→ **Exercise description**
Only the lines from the one containing "[kinds of logic after synthesis]" through the one containing "or4_1 | 5 |" should be printed, exactly as they appear below, with both ends included.

→ **Stored items**

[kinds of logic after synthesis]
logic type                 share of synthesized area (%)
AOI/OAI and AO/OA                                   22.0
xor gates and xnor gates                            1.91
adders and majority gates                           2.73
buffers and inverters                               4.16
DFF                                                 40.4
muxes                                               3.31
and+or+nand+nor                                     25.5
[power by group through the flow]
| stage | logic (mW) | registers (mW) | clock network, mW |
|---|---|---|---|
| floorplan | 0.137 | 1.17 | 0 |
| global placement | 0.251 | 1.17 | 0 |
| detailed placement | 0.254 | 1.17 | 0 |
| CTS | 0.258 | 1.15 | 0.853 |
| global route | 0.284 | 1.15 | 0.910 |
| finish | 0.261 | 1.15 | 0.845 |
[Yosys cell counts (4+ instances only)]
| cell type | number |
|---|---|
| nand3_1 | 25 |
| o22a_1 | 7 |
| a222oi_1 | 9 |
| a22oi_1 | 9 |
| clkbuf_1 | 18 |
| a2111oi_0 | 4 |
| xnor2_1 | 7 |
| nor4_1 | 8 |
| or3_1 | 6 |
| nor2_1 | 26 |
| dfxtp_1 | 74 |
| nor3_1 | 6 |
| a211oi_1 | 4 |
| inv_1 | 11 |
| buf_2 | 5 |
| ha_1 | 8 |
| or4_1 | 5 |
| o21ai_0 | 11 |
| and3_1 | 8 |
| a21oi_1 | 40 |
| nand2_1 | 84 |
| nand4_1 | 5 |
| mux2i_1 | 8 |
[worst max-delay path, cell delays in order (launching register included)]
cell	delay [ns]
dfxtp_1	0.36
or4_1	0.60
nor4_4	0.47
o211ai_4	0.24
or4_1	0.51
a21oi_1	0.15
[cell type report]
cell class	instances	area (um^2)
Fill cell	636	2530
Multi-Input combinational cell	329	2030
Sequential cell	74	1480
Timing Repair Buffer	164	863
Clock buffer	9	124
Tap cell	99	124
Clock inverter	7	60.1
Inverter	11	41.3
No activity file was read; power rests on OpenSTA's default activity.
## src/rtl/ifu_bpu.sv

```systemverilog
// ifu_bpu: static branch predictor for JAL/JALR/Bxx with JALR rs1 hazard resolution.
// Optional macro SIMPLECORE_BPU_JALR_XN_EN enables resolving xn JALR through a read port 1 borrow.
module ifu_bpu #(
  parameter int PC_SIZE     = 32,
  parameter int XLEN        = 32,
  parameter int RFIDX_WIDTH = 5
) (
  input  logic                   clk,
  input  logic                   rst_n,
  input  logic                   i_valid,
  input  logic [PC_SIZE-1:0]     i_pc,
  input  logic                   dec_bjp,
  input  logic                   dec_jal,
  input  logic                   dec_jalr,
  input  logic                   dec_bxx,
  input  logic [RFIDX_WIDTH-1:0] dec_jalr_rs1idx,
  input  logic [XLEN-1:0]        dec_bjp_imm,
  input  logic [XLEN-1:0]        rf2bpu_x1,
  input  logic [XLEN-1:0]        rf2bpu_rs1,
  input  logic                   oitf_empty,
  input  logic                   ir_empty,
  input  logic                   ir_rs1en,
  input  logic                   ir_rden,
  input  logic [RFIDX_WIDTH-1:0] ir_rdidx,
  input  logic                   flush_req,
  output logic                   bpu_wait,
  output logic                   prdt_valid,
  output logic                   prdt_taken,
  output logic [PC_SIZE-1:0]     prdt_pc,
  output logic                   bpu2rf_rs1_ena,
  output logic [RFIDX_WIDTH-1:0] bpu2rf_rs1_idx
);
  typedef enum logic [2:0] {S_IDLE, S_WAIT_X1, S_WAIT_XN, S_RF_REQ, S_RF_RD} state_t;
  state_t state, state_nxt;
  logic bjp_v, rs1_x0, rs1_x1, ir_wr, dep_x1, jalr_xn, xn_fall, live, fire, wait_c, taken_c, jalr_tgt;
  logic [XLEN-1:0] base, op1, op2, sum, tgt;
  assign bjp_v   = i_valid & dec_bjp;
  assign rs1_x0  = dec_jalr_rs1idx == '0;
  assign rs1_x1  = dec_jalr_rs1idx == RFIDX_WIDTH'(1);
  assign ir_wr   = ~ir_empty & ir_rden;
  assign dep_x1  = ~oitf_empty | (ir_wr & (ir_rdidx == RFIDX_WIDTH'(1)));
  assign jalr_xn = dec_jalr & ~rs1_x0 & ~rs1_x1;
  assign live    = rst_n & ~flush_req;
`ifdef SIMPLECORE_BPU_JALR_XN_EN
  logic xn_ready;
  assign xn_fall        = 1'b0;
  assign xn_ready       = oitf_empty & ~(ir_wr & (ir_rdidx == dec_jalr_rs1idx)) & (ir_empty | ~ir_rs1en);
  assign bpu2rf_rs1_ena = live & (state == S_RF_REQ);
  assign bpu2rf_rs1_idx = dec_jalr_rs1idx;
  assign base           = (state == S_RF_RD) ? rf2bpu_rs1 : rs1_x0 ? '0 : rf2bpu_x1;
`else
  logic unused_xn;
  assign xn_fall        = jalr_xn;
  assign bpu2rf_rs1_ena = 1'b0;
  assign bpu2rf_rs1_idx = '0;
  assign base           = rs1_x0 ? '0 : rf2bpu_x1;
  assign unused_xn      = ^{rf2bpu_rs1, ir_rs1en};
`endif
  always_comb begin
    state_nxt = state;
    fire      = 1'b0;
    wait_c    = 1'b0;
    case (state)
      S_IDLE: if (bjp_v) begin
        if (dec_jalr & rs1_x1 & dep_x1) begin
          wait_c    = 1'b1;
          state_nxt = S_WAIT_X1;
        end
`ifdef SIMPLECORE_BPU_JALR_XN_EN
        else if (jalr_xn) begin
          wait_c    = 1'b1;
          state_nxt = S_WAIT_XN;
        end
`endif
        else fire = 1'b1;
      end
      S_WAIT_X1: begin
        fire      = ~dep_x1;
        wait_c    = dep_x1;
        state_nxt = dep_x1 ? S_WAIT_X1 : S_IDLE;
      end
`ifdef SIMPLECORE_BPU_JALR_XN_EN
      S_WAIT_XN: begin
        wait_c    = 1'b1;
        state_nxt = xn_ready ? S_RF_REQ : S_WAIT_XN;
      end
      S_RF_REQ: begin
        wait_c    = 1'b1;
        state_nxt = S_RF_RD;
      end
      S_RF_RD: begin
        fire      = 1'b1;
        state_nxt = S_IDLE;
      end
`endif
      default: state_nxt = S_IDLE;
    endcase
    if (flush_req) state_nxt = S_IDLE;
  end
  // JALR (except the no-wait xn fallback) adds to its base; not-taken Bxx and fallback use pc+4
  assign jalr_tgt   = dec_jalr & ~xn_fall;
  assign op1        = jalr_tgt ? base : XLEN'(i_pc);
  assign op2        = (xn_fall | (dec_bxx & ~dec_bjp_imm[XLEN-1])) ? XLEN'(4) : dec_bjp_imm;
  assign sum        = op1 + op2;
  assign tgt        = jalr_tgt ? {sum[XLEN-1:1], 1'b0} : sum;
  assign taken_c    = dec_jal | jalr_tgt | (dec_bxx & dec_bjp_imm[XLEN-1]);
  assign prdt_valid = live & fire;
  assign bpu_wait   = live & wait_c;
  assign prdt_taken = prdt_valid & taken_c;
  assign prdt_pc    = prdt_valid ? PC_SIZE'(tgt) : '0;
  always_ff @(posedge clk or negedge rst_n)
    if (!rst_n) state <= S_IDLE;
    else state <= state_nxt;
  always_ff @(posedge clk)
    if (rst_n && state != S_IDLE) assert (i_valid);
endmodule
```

==

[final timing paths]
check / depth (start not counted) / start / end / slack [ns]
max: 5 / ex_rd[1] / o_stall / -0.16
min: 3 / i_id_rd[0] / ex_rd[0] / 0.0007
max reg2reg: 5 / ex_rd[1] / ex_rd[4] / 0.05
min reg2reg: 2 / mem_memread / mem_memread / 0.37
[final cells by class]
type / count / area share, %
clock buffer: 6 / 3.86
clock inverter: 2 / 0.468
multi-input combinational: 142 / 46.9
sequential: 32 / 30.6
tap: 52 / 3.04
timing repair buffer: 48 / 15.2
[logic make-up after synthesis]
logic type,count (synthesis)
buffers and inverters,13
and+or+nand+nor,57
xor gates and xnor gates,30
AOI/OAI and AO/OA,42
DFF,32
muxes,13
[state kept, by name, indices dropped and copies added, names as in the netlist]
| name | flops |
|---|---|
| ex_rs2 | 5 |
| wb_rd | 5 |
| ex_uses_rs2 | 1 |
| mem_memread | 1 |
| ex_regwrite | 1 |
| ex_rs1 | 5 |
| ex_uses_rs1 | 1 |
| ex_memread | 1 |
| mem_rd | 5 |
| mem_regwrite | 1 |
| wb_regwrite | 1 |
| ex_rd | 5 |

→ **Reply**
[kinds of logic after synthesis]
logic type                 share of synthesized area (%)
AOI/OAI and AO/OA                                   22.0
xor gates and xnor gates                            1.91
adders and majority gates                           2.73
buffers and inverters                               4.16
DFF                                                 40.4
muxes                                               3.31
and+or+nand+nor                                     25.5
[power by group through the flow]
| stage | logic (mW) | registers (mW) | clock network, mW |
|---|---|---|---|
| floorplan | 0.137 | 1.17 | 0 |
| global placement | 0.251 | 1.17 | 0 |
| detailed placement | 0.254 | 1.17 | 0 |
| CTS | 0.258 | 1.15 | 0.853 |
| global route | 0.284 | 1.15 | 0.910 |
| finish | 0.261 | 1.15 | 0.845 |
[Yosys cell counts (4+ instances only)]
| cell type | number |
|---|---|
| nand3_1 | 25 |
| o22a_1 | 7 |
| a222oi_1 | 9 |
| a22oi_1 | 9 |
| clkbuf_1 | 18 |
| a2111oi_0 | 4 |
| xnor2_1 | 7 |
| nor4_1 | 8 |
| or3_1 | 6 |
| nor2_1 | 26 |
| dfxtp_1 | 74 |
| nor3_1 | 6 |
| a211oi_1 | 4 |
| inv_1 | 11 |
| buf_2 | 5 |
| ha_1 | 8 |
| or4_1 | 5 |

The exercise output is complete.